Prompt
Produce as output only the lines below starting at the line with "global_route,grt_usage,31.28,%" and continuing through the line with "6.324 | 8.7 |", each one exactly as written.

Data to process
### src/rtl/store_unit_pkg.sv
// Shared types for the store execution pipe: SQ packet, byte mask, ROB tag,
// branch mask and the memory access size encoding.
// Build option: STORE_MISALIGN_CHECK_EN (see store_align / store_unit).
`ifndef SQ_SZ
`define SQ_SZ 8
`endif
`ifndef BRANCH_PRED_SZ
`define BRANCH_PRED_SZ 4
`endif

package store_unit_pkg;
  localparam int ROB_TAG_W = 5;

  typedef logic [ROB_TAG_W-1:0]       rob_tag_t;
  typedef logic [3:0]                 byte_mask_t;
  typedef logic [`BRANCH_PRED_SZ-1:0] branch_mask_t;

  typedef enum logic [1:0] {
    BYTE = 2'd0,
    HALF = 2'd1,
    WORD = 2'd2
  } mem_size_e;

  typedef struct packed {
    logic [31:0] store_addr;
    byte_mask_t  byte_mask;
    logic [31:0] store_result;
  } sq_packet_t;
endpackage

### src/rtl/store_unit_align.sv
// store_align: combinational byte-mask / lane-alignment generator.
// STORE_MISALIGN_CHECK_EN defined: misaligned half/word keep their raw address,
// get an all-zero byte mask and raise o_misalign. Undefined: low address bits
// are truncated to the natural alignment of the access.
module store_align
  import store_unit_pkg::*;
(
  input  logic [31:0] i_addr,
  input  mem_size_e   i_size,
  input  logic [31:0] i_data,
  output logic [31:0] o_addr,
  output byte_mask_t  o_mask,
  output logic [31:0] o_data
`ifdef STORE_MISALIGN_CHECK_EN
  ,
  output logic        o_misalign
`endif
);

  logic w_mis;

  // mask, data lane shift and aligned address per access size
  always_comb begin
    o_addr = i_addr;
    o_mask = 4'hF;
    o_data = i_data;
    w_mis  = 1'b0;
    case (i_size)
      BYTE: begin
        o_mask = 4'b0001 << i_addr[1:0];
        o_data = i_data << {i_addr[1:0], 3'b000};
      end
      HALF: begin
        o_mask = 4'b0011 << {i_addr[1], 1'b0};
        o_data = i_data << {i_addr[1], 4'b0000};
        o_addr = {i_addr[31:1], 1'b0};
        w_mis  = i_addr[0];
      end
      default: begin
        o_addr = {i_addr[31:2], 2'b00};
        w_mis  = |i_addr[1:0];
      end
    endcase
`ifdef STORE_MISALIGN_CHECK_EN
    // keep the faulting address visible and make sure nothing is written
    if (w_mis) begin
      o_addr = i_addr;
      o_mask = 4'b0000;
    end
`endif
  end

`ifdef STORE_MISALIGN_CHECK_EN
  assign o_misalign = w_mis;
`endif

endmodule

--

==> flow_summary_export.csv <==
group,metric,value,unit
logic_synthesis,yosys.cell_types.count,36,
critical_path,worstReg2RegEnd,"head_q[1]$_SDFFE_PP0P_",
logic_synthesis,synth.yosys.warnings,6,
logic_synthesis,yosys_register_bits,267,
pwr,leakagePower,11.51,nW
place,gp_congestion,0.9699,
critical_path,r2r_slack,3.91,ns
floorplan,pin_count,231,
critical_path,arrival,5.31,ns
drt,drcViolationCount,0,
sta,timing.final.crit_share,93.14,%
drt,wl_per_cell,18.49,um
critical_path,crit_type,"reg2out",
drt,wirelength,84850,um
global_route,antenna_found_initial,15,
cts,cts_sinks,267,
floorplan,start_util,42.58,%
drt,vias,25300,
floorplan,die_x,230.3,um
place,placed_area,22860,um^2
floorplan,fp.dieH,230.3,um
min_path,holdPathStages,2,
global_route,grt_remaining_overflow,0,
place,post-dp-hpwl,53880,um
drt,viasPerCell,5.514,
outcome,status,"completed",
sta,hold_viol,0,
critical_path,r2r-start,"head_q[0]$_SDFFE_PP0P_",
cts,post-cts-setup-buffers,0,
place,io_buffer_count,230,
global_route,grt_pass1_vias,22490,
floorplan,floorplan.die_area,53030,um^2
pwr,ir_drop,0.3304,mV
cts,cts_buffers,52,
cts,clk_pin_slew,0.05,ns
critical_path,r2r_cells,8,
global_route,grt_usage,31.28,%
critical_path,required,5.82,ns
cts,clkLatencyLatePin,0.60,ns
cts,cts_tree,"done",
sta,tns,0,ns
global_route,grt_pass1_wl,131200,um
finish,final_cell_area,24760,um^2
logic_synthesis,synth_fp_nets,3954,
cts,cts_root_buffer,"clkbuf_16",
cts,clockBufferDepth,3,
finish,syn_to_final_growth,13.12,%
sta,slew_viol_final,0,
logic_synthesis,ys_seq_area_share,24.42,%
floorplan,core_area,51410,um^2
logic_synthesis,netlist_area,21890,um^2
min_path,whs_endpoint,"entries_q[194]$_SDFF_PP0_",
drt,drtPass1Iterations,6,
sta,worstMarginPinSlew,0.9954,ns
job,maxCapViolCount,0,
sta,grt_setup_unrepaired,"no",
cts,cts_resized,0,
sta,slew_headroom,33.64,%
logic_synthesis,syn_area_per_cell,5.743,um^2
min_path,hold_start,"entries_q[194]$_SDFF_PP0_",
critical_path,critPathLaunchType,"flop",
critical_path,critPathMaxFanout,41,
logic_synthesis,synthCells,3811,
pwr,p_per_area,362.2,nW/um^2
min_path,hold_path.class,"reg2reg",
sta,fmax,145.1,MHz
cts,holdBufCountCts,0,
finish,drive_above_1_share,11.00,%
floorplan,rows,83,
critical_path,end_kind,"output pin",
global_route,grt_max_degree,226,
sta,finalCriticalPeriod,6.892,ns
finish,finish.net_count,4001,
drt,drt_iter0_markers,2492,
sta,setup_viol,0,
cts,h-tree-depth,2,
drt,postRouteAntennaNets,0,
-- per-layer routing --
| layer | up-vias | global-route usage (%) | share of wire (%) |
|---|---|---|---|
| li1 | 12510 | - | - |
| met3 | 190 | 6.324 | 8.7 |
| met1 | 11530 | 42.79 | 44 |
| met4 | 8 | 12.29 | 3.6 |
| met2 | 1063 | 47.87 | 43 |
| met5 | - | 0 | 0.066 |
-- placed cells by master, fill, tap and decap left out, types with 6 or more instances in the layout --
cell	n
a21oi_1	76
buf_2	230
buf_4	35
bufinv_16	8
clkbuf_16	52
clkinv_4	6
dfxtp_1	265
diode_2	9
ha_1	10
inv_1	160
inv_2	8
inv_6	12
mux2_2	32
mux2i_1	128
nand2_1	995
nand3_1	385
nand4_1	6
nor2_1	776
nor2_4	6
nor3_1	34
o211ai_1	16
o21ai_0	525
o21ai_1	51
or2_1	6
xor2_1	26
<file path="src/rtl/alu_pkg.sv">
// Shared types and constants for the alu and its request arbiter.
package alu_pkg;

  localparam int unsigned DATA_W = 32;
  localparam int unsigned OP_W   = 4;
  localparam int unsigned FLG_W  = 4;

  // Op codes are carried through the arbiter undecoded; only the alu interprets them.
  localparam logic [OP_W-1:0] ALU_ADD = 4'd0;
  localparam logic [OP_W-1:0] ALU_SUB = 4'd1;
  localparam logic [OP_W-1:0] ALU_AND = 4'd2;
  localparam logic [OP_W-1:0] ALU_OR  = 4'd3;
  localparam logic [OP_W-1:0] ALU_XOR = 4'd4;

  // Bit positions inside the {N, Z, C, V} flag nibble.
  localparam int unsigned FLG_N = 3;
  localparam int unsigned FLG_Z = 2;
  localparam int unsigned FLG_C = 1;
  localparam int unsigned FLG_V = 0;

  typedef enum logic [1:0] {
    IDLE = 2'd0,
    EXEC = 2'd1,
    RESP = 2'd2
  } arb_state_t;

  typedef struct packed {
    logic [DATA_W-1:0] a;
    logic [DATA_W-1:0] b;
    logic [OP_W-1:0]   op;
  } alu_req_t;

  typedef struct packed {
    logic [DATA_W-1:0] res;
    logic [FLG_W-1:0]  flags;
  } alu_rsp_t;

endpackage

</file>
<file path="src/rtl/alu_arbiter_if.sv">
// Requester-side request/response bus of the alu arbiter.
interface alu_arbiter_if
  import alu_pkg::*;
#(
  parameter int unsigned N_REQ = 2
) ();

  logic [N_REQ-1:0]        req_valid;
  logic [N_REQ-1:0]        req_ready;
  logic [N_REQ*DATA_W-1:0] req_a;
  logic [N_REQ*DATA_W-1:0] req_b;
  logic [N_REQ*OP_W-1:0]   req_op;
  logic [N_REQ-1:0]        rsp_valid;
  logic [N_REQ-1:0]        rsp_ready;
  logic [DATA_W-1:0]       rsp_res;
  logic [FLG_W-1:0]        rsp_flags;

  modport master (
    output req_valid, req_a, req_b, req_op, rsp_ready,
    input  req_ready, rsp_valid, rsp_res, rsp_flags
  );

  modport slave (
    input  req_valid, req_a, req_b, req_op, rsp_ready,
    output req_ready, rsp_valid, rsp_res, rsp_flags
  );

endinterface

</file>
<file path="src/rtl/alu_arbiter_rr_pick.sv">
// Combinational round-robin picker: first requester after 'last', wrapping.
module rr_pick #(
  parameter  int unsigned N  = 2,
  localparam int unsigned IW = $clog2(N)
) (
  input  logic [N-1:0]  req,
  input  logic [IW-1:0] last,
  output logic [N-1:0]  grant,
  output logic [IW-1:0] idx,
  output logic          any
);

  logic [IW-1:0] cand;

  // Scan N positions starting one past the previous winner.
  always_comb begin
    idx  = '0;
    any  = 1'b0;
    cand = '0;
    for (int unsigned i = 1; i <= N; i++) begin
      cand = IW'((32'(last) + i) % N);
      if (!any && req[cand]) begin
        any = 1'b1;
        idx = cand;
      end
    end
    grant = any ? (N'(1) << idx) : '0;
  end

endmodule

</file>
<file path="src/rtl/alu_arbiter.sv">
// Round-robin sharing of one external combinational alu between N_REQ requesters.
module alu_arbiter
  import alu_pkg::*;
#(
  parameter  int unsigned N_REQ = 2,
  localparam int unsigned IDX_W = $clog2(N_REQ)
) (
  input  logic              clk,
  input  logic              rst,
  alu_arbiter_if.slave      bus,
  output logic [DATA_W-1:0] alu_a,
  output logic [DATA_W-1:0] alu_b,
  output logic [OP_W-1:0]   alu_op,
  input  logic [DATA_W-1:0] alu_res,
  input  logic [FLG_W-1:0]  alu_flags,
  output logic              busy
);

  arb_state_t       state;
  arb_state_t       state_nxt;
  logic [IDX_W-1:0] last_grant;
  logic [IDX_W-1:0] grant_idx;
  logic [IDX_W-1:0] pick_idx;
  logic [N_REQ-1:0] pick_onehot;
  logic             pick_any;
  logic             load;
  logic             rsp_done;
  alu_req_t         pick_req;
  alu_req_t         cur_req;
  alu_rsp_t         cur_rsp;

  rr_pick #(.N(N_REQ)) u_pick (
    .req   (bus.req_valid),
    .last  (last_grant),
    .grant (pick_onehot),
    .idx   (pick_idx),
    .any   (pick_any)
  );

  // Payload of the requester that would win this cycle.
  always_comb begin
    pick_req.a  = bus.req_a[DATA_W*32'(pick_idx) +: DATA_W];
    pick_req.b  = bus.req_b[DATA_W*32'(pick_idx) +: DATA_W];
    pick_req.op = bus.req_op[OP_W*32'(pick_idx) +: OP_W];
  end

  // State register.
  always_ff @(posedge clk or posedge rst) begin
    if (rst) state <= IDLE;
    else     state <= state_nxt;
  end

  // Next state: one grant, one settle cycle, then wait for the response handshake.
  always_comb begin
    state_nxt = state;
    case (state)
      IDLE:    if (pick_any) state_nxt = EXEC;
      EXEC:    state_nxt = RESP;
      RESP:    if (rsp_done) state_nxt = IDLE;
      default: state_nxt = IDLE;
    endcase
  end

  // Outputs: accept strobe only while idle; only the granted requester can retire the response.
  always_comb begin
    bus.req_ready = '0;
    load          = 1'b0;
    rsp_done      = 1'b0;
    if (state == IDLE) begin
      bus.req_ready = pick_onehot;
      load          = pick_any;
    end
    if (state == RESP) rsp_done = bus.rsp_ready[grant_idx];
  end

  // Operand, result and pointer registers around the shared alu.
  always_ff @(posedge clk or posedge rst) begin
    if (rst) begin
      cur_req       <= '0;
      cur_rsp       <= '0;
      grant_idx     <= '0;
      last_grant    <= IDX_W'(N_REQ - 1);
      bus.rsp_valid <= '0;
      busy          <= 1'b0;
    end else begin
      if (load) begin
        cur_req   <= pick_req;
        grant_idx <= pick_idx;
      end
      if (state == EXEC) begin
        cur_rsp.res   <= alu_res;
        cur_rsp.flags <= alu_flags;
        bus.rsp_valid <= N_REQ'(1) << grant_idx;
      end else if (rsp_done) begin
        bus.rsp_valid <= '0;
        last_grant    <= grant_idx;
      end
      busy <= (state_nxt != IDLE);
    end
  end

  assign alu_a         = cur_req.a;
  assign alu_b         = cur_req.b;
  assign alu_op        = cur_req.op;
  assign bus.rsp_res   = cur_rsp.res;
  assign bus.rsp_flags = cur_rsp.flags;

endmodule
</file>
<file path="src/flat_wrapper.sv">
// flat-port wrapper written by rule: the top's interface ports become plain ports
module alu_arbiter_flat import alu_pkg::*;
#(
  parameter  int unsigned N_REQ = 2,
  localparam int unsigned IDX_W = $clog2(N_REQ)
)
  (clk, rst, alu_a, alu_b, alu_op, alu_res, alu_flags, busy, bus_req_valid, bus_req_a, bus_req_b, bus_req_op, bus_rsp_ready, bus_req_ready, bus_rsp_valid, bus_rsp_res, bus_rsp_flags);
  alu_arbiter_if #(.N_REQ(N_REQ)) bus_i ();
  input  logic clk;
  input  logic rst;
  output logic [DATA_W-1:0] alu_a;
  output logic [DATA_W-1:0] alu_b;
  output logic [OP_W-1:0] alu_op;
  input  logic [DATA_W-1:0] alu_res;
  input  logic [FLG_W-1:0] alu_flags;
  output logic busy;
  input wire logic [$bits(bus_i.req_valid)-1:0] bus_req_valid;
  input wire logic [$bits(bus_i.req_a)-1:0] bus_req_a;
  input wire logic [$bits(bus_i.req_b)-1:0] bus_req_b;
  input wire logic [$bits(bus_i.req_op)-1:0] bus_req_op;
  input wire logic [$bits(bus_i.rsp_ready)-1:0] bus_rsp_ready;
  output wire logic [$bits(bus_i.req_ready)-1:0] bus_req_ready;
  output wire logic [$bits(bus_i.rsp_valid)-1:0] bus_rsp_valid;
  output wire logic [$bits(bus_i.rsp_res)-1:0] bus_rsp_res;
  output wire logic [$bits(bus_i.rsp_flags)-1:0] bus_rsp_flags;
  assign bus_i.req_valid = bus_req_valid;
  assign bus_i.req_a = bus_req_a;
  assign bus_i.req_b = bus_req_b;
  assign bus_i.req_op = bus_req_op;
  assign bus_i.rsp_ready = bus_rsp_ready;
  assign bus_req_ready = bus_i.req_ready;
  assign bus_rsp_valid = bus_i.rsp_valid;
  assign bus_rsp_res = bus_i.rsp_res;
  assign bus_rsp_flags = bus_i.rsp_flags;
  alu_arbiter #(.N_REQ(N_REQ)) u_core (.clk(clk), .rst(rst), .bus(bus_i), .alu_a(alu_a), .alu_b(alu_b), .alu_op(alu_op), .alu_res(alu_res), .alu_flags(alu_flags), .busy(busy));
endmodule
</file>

The completed task
global_route,grt_usage,31.28,%
critical_path,required,5.82,ns
cts,clkLatencyLatePin,0.60,ns
cts,cts_tree,"done",
sta,tns,0,ns
global_route,grt_pass1_wl,131200,um
finish,final_cell_area,24760,um^2
logic_synthesis,synth_fp_nets,3954,
cts,cts_root_buffer,"clkbuf_16",
cts,clockBufferDepth,3,
finish,syn_to_final_growth,13.12,%
sta,slew_viol_final,0,
logic_synthesis,ys_seq_area_share,24.42,%
floorplan,core_area,51410,um^2
logic_synthesis,netlist_area,21890,um^2
min_path,whs_endpoint,"entries_q[194]$_SDFF_PP0_",
drt,drtPass1Iterations,6,
sta,worstMarginPinSlew,0.9954,ns
job,maxCapViolCount,0,
sta,grt_setup_unrepaired,"no",
cts,cts_resized,0,
sta,slew_headroom,33.64,%
logic_synthesis,syn_area_per_cell,5.743,um^2
min_path,hold_start,"entries_q[194]$_SDFF_PP0_",
critical_path,critPathLaunchType,"flop",
critical_path,critPathMaxFanout,41,
logic_synthesis,synthCells,3811,
pwr,p_per_area,362.2,nW/um^2
min_path,hold_path.class,"reg2reg",
sta,fmax,145.1,MHz
cts,holdBufCountCts,0,
finish,drive_above_1_share,11.00,%
floorplan,rows,83,
critical_path,end_kind,"output pin",
global_route,grt_max_degree,226,
sta,finalCriticalPeriod,6.892,ns
finish,finish.net_count,4001,
drt,drt_iter0_markers,2492,
sta,setup_viol,0,
cts,h-tree-depth,2,
drt,postRouteAntennaNets,0,
-- per-layer routing --
| layer | up-vias | global-route usage (%) | share of wire (%) |
|---|---|---|---|
| li1 | 12510 | - | - |
| met3 | 190 | 6.324 | 8.7 |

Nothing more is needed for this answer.